The current research was a randomized controlled trial. The effects of IPPV versus spontaneous ventilation were determined on cardiorespiratory parameters in pediatric patients aged less than one year old undergoing angiography with general anesthesia.
According to the results, SPO2 and intubation plus PCO2 after anesthesia showed significant alterations among the study variables. Besides, SPO2 after anesthesia was significantly higher in the IPPV group than in the spontaneous ventilation group (P = 0.022). It was also higher after intubation in the IPPV group (P = 0.019). Further, PCO2 measurement was lower during angiography in patients under IPPV versus spontaneous ventilation (P = 0.024). Although some statistically significant associations were found between the two groups, the two methods of IPPV and spontaneous ventilation had similar effects. In other studies, Fujiwara et al. (17) and Fewell et al. (18) similarly reported no significant difference between the two methods.

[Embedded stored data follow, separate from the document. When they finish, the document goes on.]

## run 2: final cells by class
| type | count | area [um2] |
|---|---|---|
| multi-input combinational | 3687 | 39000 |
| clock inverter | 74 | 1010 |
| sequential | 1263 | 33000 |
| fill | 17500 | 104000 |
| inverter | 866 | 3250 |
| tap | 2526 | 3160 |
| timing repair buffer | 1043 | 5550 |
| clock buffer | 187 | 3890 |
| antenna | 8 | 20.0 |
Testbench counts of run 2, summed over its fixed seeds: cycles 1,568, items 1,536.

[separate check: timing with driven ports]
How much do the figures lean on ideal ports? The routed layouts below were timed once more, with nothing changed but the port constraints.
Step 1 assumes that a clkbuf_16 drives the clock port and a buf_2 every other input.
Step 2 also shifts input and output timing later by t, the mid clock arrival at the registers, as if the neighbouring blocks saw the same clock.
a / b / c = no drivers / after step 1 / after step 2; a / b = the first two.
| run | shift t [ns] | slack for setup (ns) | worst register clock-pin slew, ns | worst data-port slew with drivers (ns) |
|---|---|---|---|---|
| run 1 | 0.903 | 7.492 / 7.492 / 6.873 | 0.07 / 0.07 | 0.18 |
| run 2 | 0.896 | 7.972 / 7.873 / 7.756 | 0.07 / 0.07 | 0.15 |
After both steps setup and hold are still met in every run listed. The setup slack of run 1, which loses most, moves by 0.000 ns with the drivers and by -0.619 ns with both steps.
From an optimization exercise on the open Yosys and OpenROAD flow, aimed at small area; shortcuts taken in it are not production practice. At most, simulation tests tie the RTL to the original design; equivalence was not proved. For run 5, only the layout was checked, not whether the RTL still works. No activity file was given, so power comes from the tool's default toggle rates.

===== flow/run.sh =====
#!/bin/bash
# synth_recipe.tcl (not shown) runs the flow's synth.tcl, then flattens the netlist and writes it again
# the make line also repeats each setting of config.mk as NAME=value (left out here)
make -C /OpenROAD-flow-scripts/flow DESIGN_CONFIG=/design/flow/config.mk WORK_HOME=/design/flow/orfs CLKGATE_MAP_FILE= SYNTH_SCRIPT=/design/flow/synth_recipe.tcl finish

===== flow/config.mk =====
export PLATFORM = sky130hd
export DESIGN_NAME = mips_core_top
export DESIGN_NICKNAME = mips_core_top
export VERILOG_FILES = /design/flow/design.v
export SDC_FILE = /design/flow/constraint.sdc
export NUM_CORES = 4
export LEC_CHECK = 0
export CAP_MARGIN = 10
export CORE_MARGIN = 2
export CORE_UTILIZATION = 55
export CTS_BUF_LIST = sky130_fd_sc_hd__clkbuf_8
export CTS_CLUSTER_SIZE = 30
export SLEW_MARGIN = 10
export SYNTH_HIERARCHICAL = 1

===== flow/constraint.sdc =====
create_clock -name core_clock -period 6.0 [get_ports {clk_i}]
set_input_delay 1.2000 -clock core_clock [delete_from_list [all_inputs] [get_ports {clk_i}]]
set_output_delay 1.2000 -clock core_clock [all_outputs]
set_load 0.01 [all_outputs]

===== flow/design.v =====
package cpu_pkg;
    localparam int DATA_W     = 32;
    localparam int INST_W     = 32;
    localparam int REG_ADDR_W = 5;
    localparam int REG_NUM    = 32;
    localparam int SHAMT_W    = 5;
    localparam int ALU_OP_W   = 4;
    localparam int WB_ADR_W   = 6;
    typedef logic [DATA_W-1:0]     data_t;
    typedef logic [INST_W-1:0]     inst_t;
    typedef logic [REG_ADDR_W-1:0] reg_addr_t;
    typedef logic [SHAMT_W-1:0]    shamt_t;
    typedef logic [ALU_OP_W-1:0]   alu_op_t;
    typedef logic [WB_ADR_W-1:0]   wb_adr_t;
    typedef enum logic {
        WB_IDLE,
        WB_ACK
    } wb_state_e;
    localparam logic [5:0] OP_SPECIAL = 6'b000000;
    localparam logic [5:0] OP_ADDI    = 6'b001000;
    localparam logic [5:0] OP_ADDIU   = 6'b001001;
    localparam logic [5:0] OP_SLTI    = 6'b001010;
    localparam logic [5:0] OP_SLTIU   = 6'b001011;
    localparam logic [5:0] OP_ANDI    = 6'b001100;
    localparam logic [5:0] OP_ORI     = 6'b001101;
    localparam logic [5:0] OP_XORI    = 6'b001110;
    localparam logic [5:0] OP_LUI     = 6'b001111;
    localparam logic [5:0] FN_SLL  = 6'b000000;
    localparam logic [5:0] FN_SRL  = 6'b000010;
    localparam logic [5:0] FN_SRA  = 6'b000011;
    localparam logic [5:0] FN_SLLV = 6'b000100;
    localparam logic [5:0] FN_SRLV = 6'b000110;
    localparam logic [5:0] FN_SRAV = 6'b000111;
    localparam logic [5:0] FN_ADD  = 6'b100000;
    localparam logic [5:0] FN_ADDU = 6'b100001;
    localparam logic [5:0] FN_SUB  = 6'b100010;
    localparam logic [5:0] FN_SUBU = 6'b100011;
    localparam logic [5:0] FN_AND  = 6'b100100;
    localparam logic [5:0] FN_OR   = 6'b100101;
    localparam logic [5:0] FN_XOR  = 6'b100110;
    localparam logic [5:0] FN_NOR  = 6'b100111;
    localparam logic [5:0] FN_SLT  = 6'b101010;
    localparam logic [5:0] FN_SLTU = 6'b101011;
    localparam alu_op_t ALU_NOP  = 4'd0;
    localparam alu_op_t ALU_OR   = 4'd1;
    localparam alu_op_t ALU_AND  = 4'd2;
    localparam alu_op_t ALU_XOR  = 4'd3;
    localparam alu_op_t ALU_NOR  = 4'd4;
    localparam alu_op_t ALU_SLL  = 4'd5;
    localparam alu_op_t ALU_SRL  = 4'd6;
    localparam alu_op_t ALU_SRA  = 4'd7;
    localparam alu_op_t ALU_ADD  = 4'd8;
    localparam alu_op_t ALU_SUB  = 4'd9;
    localparam alu_op_t ALU_SLT  = 4'd10;
    localparam alu_op_t ALU_SLTU = 4'd11;
    localparam data_t ZERO_WORD = '0;
    localparam wb_adr_t INST_ADR    = 6'd0;
    localparam int      REG_ADR_BIT = 5;         
endpackage
`timescale 1ns/100ps
module mips_core_top (
    input  logic        clk_i,
    input  logic        rst_n_i,
    input  logic        wb_cyc_i,
    input  logic        wb_stb_i,
    input  logic        wb_we_i,
    input  logic [5:0]  wb_adr_i,
    input  logic [31:0] wb_dat_i,
    output logic [31:0] wb_dat_o,
    output logic        wb_ack_o
);
    logic        ack_q;
    logic [31:1] vld_q;
    logic [31:0] regs [1:31];
    logic stb;
    assign stb      = wb_cyc_i & wb_stb_i;
    assign wb_ack_o = ack_q & stb;
    always_ff @(posedge clk_i) begin
        ack_q <= rst_n_i & stb & ~ack_q;
    end
    logic [5:0]  op;
    logic [5:0]  fn;
    logic [4:0]  rs;
    logic [4:0]  sa;
    assign op = wb_dat_i[31:26];
    assign rs = wb_dat_i[25:21];
    assign sa = wb_dat_i[10:6];
    assign fn = wb_dat_i[5:0];
    logic rtype;
    logic itype;
    logic fix_sh;
    logic var_sh;
    logic arith;
    logic valid;
    assign rtype  = (op == 6'b000000);
    assign itype  = (op[5:3] == 3'b001);
    assign fix_sh = (fn[5:2] == 4'b0000) && (fn[1:0] != 2'b01);
    assign var_sh = (fn[5:2] == 4'b0001) && (fn[1:0] != 2'b01);
    assign arith  = (fn[5:3] == 3'b100) || (fn[5:1] == 5'b10101);
    assign valid  = itype || (rtype && ((fix_sh && (rs == 5'd0)) || ((var_sh || arith) && (sa == 5'd0))));
    logic        rtype_q;
    logic [2:0]  f3_q;                          
    logic [4:0]  rt_q;
    logic [15:0] imm_q;                         
    logic        exe1_q;                        
    logic        exe2_q;                        
    logic [31:0] a_q;                           
    logic [31:0] res_q;                         
    logic [4:0]  wd;
    logic        fwd;
    logic [31:0] result;
    logic [31:0] alu_res;
    assign wd = rtype_q ? imm_q[15:11] : rt_q;
    logic [4:0]  raddr;
    logic        ren;
    logic [31:0] rdata;
    assign raddr = ack_q ? (wb_we_i ? rs : wb_adr_i[4:0]) : rt_q;
    assign ren   = !ack_q | wb_we_i | wb_adr_i[5];     
    assign fwd   = exe2_q && (wd != 5'd0) && (raddr == wd);
    logic [31:0]   rsel;
    logic [1023:0] rflat;
    always_comb begin
        rsel[0] = ren && fwd;
        rflat[31:0] = result;
        for (int i = 1; i < 32; i++) begin
            rsel[i] = ren && !fwd && vld_q[i] && (raddr == 5'(i));
            rflat[i*32 +: 32] = regs[i];
        end
    end
    rf_read u_rf_read (
        .sel_i  (rsel),
        .data_i (rflat),
        .data_o (rdata)
    );
    assign wb_dat_o = rdata;
    always_ff @(posedge clk_i) begin
        if (ack_q) begin
            rtype_q <= rtype;
            f3_q    <= rtype ? fn[2:0] : op[2:0];
            rt_q    <= wb_dat_i[20:16];
            imm_q   <= wb_dat_i[15:0];
        end
    end
    always_ff @(posedge clk_i) begin
        exe1_q <= rst_n_i && wb_ack_o && wb_we_i && (wb_adr_i == 6'd0) && valid;
        exe2_q <= rst_n_i && exe1_q;
        a_q    <= rdata;
        res_q  <= alu_res;
    end
    exec_alu u_alu (
        .rtype_i  (rtype_q),
        .f3_i     (f3_q),
        .imm_i    (imm_q),
        .a_i      (a_q),
        .b_i      (rdata),
        .result_o (alu_res)
    );
    assign result = res_q;
    always_ff @(posedge clk_i) begin
        for (int i = 1; i < 32; i++) begin
            if (exe2_q && (wd == 5'(i))) begin
                regs[i] <= result;
            end
        end
    end
    always_ff @(posedge clk_i) begin
        for (int i = 1; i < 32; i++) begin
            vld_q[i] <= rst_n_i && (vld_q[i] || (exe2_q && (wd == 5'(i))));
        end
    end
endmodule
Source: an optimization exercise on an open RTL-to-GDS flow (aim: small area, a short achievable clock period and few clock cycles). Production flows keep margins and buffers that such runs may drop. Only simulation tests tie the RTL to the original design; equivalence was not proved.

### config.mk
export PLATFORM = sky130hd
export DESIGN_NAME = smith_waterman
export DESIGN_NICKNAME = smith_waterman
export VERILOG_FILES = /design/flow/design.v
export SDC_FILE = /design/flow/constraint.sdc
export NUM_CORES = 4
export LEC_CHECK = 0
export CAP_MARGIN = 20
export CORE_MARGIN = 2
export CORE_UTILIZATION = 40
export SLEW_MARGIN = 20
### constraint.sdc
create_clock -name core_clock -period 13.0 [get_ports {clk}]
set_input_delay 2.6000 -clock core_clock [delete_from_list [all_inputs] [get_ports {clk}]]
set_output_delay 2.6000 -clock core_clock [all_outputs]
set_load 0.01 [all_outputs]
### design.v
package sw_pkg;
  localparam int MAX_Q_LEN_DEF = 64;   
  localparam int MATCH_BIT_DEF = 4;    
endpackage
module sw_cell
#(
  parameter int WI = 10,
  parameter int WO = 10
) (
  input  logic          clk,
  input  logic [1:0]    typ_i,
  input  logic [1:0]    b_i,
  input  logic          kl_i,
  input  logic [WI-1:0] h_i,     
  input  logic [WI-1:0] x_i,     
  input  logic [WI-1:0] m_i,     
  input  logic [3:0]    match,
  input  logic [3:0]    mismatch,
  input  logic [3:0]    alpha,
  input  logic [3:0]    beta,
  output logic [1:0]    typ_o,
  output logic [1:0]    b_o,
  output logic [WO-1:0] h_o,     
  output logic [WI-1:0] x_o,     
  output logic [WO-1:0] m_o      
);
  localparam logic [1:0] R_C = 2'd0;
  localparam logic [1:0] R_B = 2'd1;
  localparam logic [1:0] R_L = 2'd2;
  localparam logic [1:0] R_K = 2'd3;
  logic [1:0]    q;
  logic          act;
  logic [WO-1:0] y;        
  logic [WI-1:0] g;        
  logic          clr, take, mt;
  localparam int WX = (WI < 4) ? 4 : WI;
  logic [WX:0]   xs;
  logic [WI-1:0] x_n;
  assign xs  = (WX+1)'(x_i) - (WX+1)'(beta);
  assign x_n = (!xs[WX] && xs[WX-1:0] > WX'(h_i)) ? xs[WI-1:0] : h_i;
  logic [WO:0]   ys;
  logic [WO-1:0] y_n;
  assign ys  = {1'b0, y} - (WO+1)'(beta);
  assign y_n = (!ys[WO] && ys[WO-1:0] > h_o) ? ys[WO-1:0] : h_o;
  logic [WO-1:0] gm;
  logic [WO:0]   gs;
  assign gm = (WO'(x_n) > y_n) ? WO'(x_n) : y_n;
  assign gs = {1'b0, gm} - (WO+1)'(alpha);
  logic [WO:0]   ds;
  assign ds = mt ? (WO+1)'(g) + (WO+1)'(match)
                 : (WO+1)'(g) - (WO+1)'(mismatch);
  logic [WO-1:0] h_n;
  always_comb begin
    if (ds[WO])
      h_n = gs[WO] ? '0 : gs[WO-1:0];
    else if (gs[WO])
      h_n = ds[WO-1:0];
    else
      h_n = (ds[WO-1:0] > gs[WO-1:0]) ? ds[WO-1:0] : gs[WO-1:0];
  end
  assign clr  = (typ_i != R_C);
  assign take = kl_i || (typ_i == R_L && !act);
  assign mt   = act && (q == b_i);
  always_ff @(posedge clk) begin
    b_o   <= b_i;
    typ_o <= kl_i ? R_K : (take ? R_B : typ_i);
    if (take) begin
      q   <= b_i;
      act <= 1'b1;
    end else if (typ_i == R_K) begin
      act <= 1'b0;
    end
    g   <= h_i;
    m_o <= (WO'(m_i) > h_o) ? WO'(m_i) : h_o;
    if (clr) begin
      h_o <= '0;
      x_o <= '0;
      y   <= '0;
    end else begin
      h_o <= h_n;
      x_o <= x_n;
      y   <= y_n;
    end
  end
endmodule
From an optimization exercise on the open Yosys and OpenROAD flow, aimed at small area and a short achievable clock period; shortcuts taken in it are not production practice.
RTL that was checked went through simulation tests only; none was proved equivalent to the original.
Function not checked in run 1: the RTL went through the layout flow alone.
Power and IR drop assume default switching activity.

### flow/run.sh
#!/bin/bash
# synth_recipe.tcl (not shown) runs the flow's synth.tcl, then flattens the netlist and writes it again
# the make line also repeats each setting of config.mk as NAME=value (left out here)
make -C /OpenROAD-flow-scripts/flow DESIGN_CONFIG=/design/flow/config.mk WORK_HOME=/design/flow/orfs CLKGATE_MAP_FILE= SYNTH_SCRIPT=/design/flow/synth_recipe.tcl finish
### flow/config.mk
export PLATFORM = sky130hd
export DESIGN_NAME = gmii_rx_top
export DESIGN_NICKNAME = gmii_rx_top
export VERILOG_FILES = /design/flow/design.v
export SDC_FILE = /design/flow/constraint.sdc
export NUM_CORES = 4
export LEC_CHECK = 0
export CAP_MARGIN = 20
export CORE_MARGIN = 2
export CORE_UTILIZATION = 40
export SLEW_MARGIN = 20
### flow/constraint.sdc
create_clock -name core_clock -period 4.0 [get_ports {i_clk}]
set_input_delay 0.8000 -clock core_clock [delete_from_list [all_inputs] [get_ports {i_clk}]]
set_output_delay 0.8000 -clock core_clock [all_outputs]
set_load 0.01 [all_outputs]
### flow/design.v
`default_nettype none
`timescale 1ns/1ps
package gmii_rx_pkg;
        typedef logic [9-1:0] frame_word_t;
        typedef logic [19-1:0]   rx_ts_t;
        typedef logic [0:0]                 port_id_t;
        typedef enum logic [2:0] {
                RD_IDLE    = 3'd0,
                RD_HEAD    = 3'd1,
                RD_TRAN    = 3'd2,
                RD_DISCARD = 3'd3,
                RD_UFLOW   = 3'd4
        } rd_state_e;
        typedef enum logic {
                MG_IDLE = 1'b0,
                MG_HOLD = 1'b1
        } mg_state_e;
        typedef struct packed {
                logic        wr;
                frame_word_t word;
                rx_ts_t      ts;
                logic        tail;
                logic        underflow;
        } rx_beat_s;
        typedef struct packed {
                port_id_t port;
                rx_beat_s beat;
        } mrg_beat_s;
endpackage
`default_nettype wire
`timescale 1ns/1ps
`default_nettype none
module gmii_rx_top
(
        input  wire logic       i_clk,
        input  wire logic       i_rst_n,
        input  wire logic [7:0] i_rxd0,
        input  wire logic       i_rx_dv0,
        input  wire logic [7:0] i_rxd1,
        input  wire logic       i_rx_dv1,
        input  wire logic [18:0] i_timer,
        output logic            o_port,
        output logic            o_wr,
        output logic [8:0]      o_word,
        output logic [18:0]     o_ts,
        output logic            o_tail,
        output logic            o_underflow
);
        logic [1:0] dv;
        logic [7:0] rxd [2];
        assign dv     = {i_rx_dv1, i_rx_dv0};
        assign rxd[0] = i_rxd0;
        assign rxd[1] = i_rxd1;
        logic [1:0] bcnt [2];
        logic [7:0] hold [2];
        logic [1:0] wr;
        logic [1:0] wmark;
        logic [7:0] mem_d0 [64];
        logic [7:0] mem_d1 [64];
        logic [63:0] mem_m0;
        logic [63:0] mem_m1;
        logic [6:0] wptr [2];
        logic [6:0] rptr [2];
        logic [1:0] empty;
        logic [1:0] rd;
        logic [1:0] st_idle, st_head, st_tran, st_disc;
        logic [1:0] dly [2];
        logic [1:0] vld;
        logic [1:0] rmark;
        logic [7:0] rdata;
        logic [1:0] req, grant;
        logic       mg_hold, cur, prio;
        logic       b_wr, b_head, b_tail, b_uflow;
        logic [7:0] b_data;
        logic [18:0] timer_d;
        genvar p;
        generate
                for (p = 0; p < 2; p++) begin : g_port
                        always_ff @(posedge i_clk or negedge i_rst_n) begin
                                if (!i_rst_n) begin
                                        bcnt[p] <= 2'd0;
                                end else if (!dv[p]) begin
                                        bcnt[p] <= 2'd0;
                                end else if (!bcnt[p][1]) begin
                                        bcnt[p] <= bcnt[p] + 2'd1;
                                end
                        end
                        always_ff @(posedge i_clk) begin
                                hold[p] <= rxd[p];
                        end
                        assign wr[p]    = bcnt[p][1] | (bcnt[p][0] & dv[p]);
                        assign wmark[p] = bcnt[p][0] | !dv[p];
                        logic eq_w, eq_r;
                        assign eq_w = (7'(wptr[p] + 7'd1) == rptr[p]);
                        assign eq_r = (wptr[p] == 7'(rptr[p] + 7'd1));
                        always_ff @(posedge i_clk or negedge i_rst_n) begin
                                if (!i_rst_n) begin
                                        wptr[p]  <= '0;
                                        rptr[p]  <= '0;
                                        empty[p] <= 1'b1;
                                end else begin
                                        if (wr[p]) wptr[p] <= wptr[p] + 7'd1;
                                        if (rd[p]) rptr[p] <= rptr[p] + 7'd1;
                                        if (rd[p]) empty[p] <= !wr[p] && eq_r;
                                        else if (wr[p]) empty[p] <= eq_w;
                                end
                        end
                        assign req[p] = st_idle[p] && !empty[p];
                        always_comb begin
                                rd[p] = 1'b0;
                                if (st_idle[p]) rd[p] = grant[p] && !empty[p] && dly[p][1];
                                if (st_head[p]) rd[p] = !empty[p];
                                if (st_tran[p] || st_disc[p]) rd[p] = !empty[p] && !(vld[p] && rmark[p]);
                        end
                        always_ff @(posedge i_clk or negedge i_rst_n) begin
                                if (!i_rst_n) begin
                                        st_idle[p] <= 1'b1;
                                        st_head[p] <= 1'b0;
                                        st_tran[p] <= 1'b0;
                                        st_disc[p] <= 1'b0;
                                        dly[p]     <= 2'd0;
                                        vld[p]     <= 1'b0;
                                end else begin
                                        vld[p] <= rd[p];
                                        if (st_idle[p]) begin
                                                if (grant[p] && !empty[p]) begin
                                                        if (dly[p][1]) begin
                                                                dly[p]     <= 2'd0;
                                                                st_idle[p] <= 1'b0;
                                                                st_head[p] <= 1'b1;
                                                        end else begin
                                                                dly[p] <= dly[p] + 2'd1;
                                                        end
                                                end else begin
                                                        dly[p] <= 2'd0;
                                                end
                                        end
                                        if (st_head[p]) begin
                                                st_head[p] <= 1'b0;
                                                if (vld[p] && rmark[p]) st_tran[p] <= 1'b1;
                                                else st_disc[p] <= 1'b1;
                                        end
                                        if (st_tran[p]) begin
                                                if (!vld[p]) begin
                                                        st_tran[p] <= 1'b0;
                                                        st_disc[p] <= 1'b1;
                                                end else if (rmark[p]) begin
                                                        st_tran[p] <= 1'b0;
                                                        st_idle[p] <= 1'b1;
                                                end
                                        end
                                        if (st_disc[p]) begin
                                                if (vld[p] && rmark[p]) begin
                                                        st_disc[p] <= 1'b0;
                                                        st_idle[p] <= 1'b1;
                                                end
                                        end
                                end
                        end
                end
        endgenerate
        always_ff @(posedge i_clk) begin
                if (wr[0]) begin
                        mem_d0[wptr[0][5:0]] <= hold[0];
                        mem_m0[wptr[0][5:0]] <= wmark[0];
                end
                if (wr[1]) begin
                        mem_d1[wptr[1][5:0]] <= hold[1];
                        mem_m1[wptr[1][5:0]] <= wmark[1];
                end
        end
        logic [63:0] rsel0, rsel1;
        logic [7:0]  rd_d0, rd_d1;
        logic        rd_m0, rd_m1;
        always_comb begin
                for (int i = 0; i < 64; i++) begin
                        rsel0[i] = (rptr[0][5:0] == 6'(i));
                        rsel1[i] = (rptr[1][5:0] == 6'(i));
                end
                rd_d0 = '0;
                rd_d1 = '0;
                rd_m0 = |(mem_m0 & rsel0);
                rd_m1 = |(mem_m1 & rsel1);
                for (int i = 0; i < 64; i++) begin
                        rd_d0 = rd_d0 | (mem_d0[i] & {8{rsel0[i]}});
                        rd_d1 = rd_d1 | (mem_d1[i] & {8{rsel1[i]}});
                end
        end
        always_ff @(posedge i_clk) begin
                rmark[0] <= rd_m0;
                rmark[1] <= rd_m1;
                rdata    <= cur ? rd_d1 : rd_d0;
                b_data   <= rdata;
                timer_d  <= i_timer;
        end
        logic [1:0] e_head, e_body, e_tail, e_uflow;
        assign e_head  = st_head & vld & rmark;
        assign e_uflow = st_tran & ~vld;
        assign e_tail  = st_tran & vld & rmark;
        assign e_body  = st_tran & vld & ~rmark;
        always_ff @(posedge i_clk or negedge i_rst_n) begin
                if (!i_rst_n) begin
                        b_wr    <= 1'b0;
                        b_head  <= 1'b0;
                        b_tail  <= 1'b0;
                        b_uflow <= 1'b0;
                end else begin
                        b_wr    <= |(e_head | e_body | e_tail | e_uflow);
                        b_head  <= |e_head;
                        b_tail  <= |e_tail;
                        b_uflow <= |e_uflow;
                end
        end
        assign grant[0] = mg_hold && !cur;
        assign grant[1] = mg_hold && cur;
        always_ff @(posedge i_clk or negedge i_rst_n) begin
                if (!i_rst_n) begin
                        mg_hold     <= 1'b0;
                        cur         <= 1'b0;
                        prio        <= 1'b0;
                        o_port      <= 1'b0;
                        o_wr        <= 1'b0;
                        o_word      <= '0;
                        o_ts        <= '0;
                        o_tail      <= 1'b0;
                        o_underflow <= 1'b0;
                end else begin
                        if (!mg_hold) begin
                                if (req[0] || req[1]) begin
                                        mg_hold <= 1'b1;
                                        cur     <= (req[0] && req[1]) ? prio : req[1];
                                end
                        end else if (b_tail || b_uflow) begin
                                mg_hold <= 1'b0;
                                prio    <= !cur;
                        end
                        o_port      <= b_wr && cur;
                        o_wr        <= b_wr;
                        o_word[8]   <= b_head || b_tail || b_uflow;
                        o_word[7:0] <= (b_wr && !b_uflow) ? b_data : 8'd0;
                        o_ts        <= b_head ? timer_d : 19'd0;
                        o_tail      <= b_tail;
                        o_underflow <= b_uflow;
                end
        end
endmodule
`default_nettype wire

The IPPV method would only lead to increased oxygen pressure and decreased carbon dioxide pressure in peripheral capillaries. Hence, IPPV may have some preferences over the spontaneous ventilation method, yet each of the methods may be used for pediatric cases under cardiac catheterization. Several other studies also demonstrated it in animal experimentations, such as Day et al. (19) and Pettifer et al. (20), who reported no difference in changes in hemodynamic and respiratory indices between the two IPPV and spontaneous ventilation methods in horses and parrots.
Overall, this study suggests that IPPV and spontaneous ventilation methods have the same effects on respiratory parameters, and each one may be used in children with different conditions under cardiovascular catheterization to enhance the accuracy with the reduction of alterations in cardiopulmonary parameters. Nevertheless, further studies with larger sample sizes and comparisons with other methods should be done to attain more definite comparable results.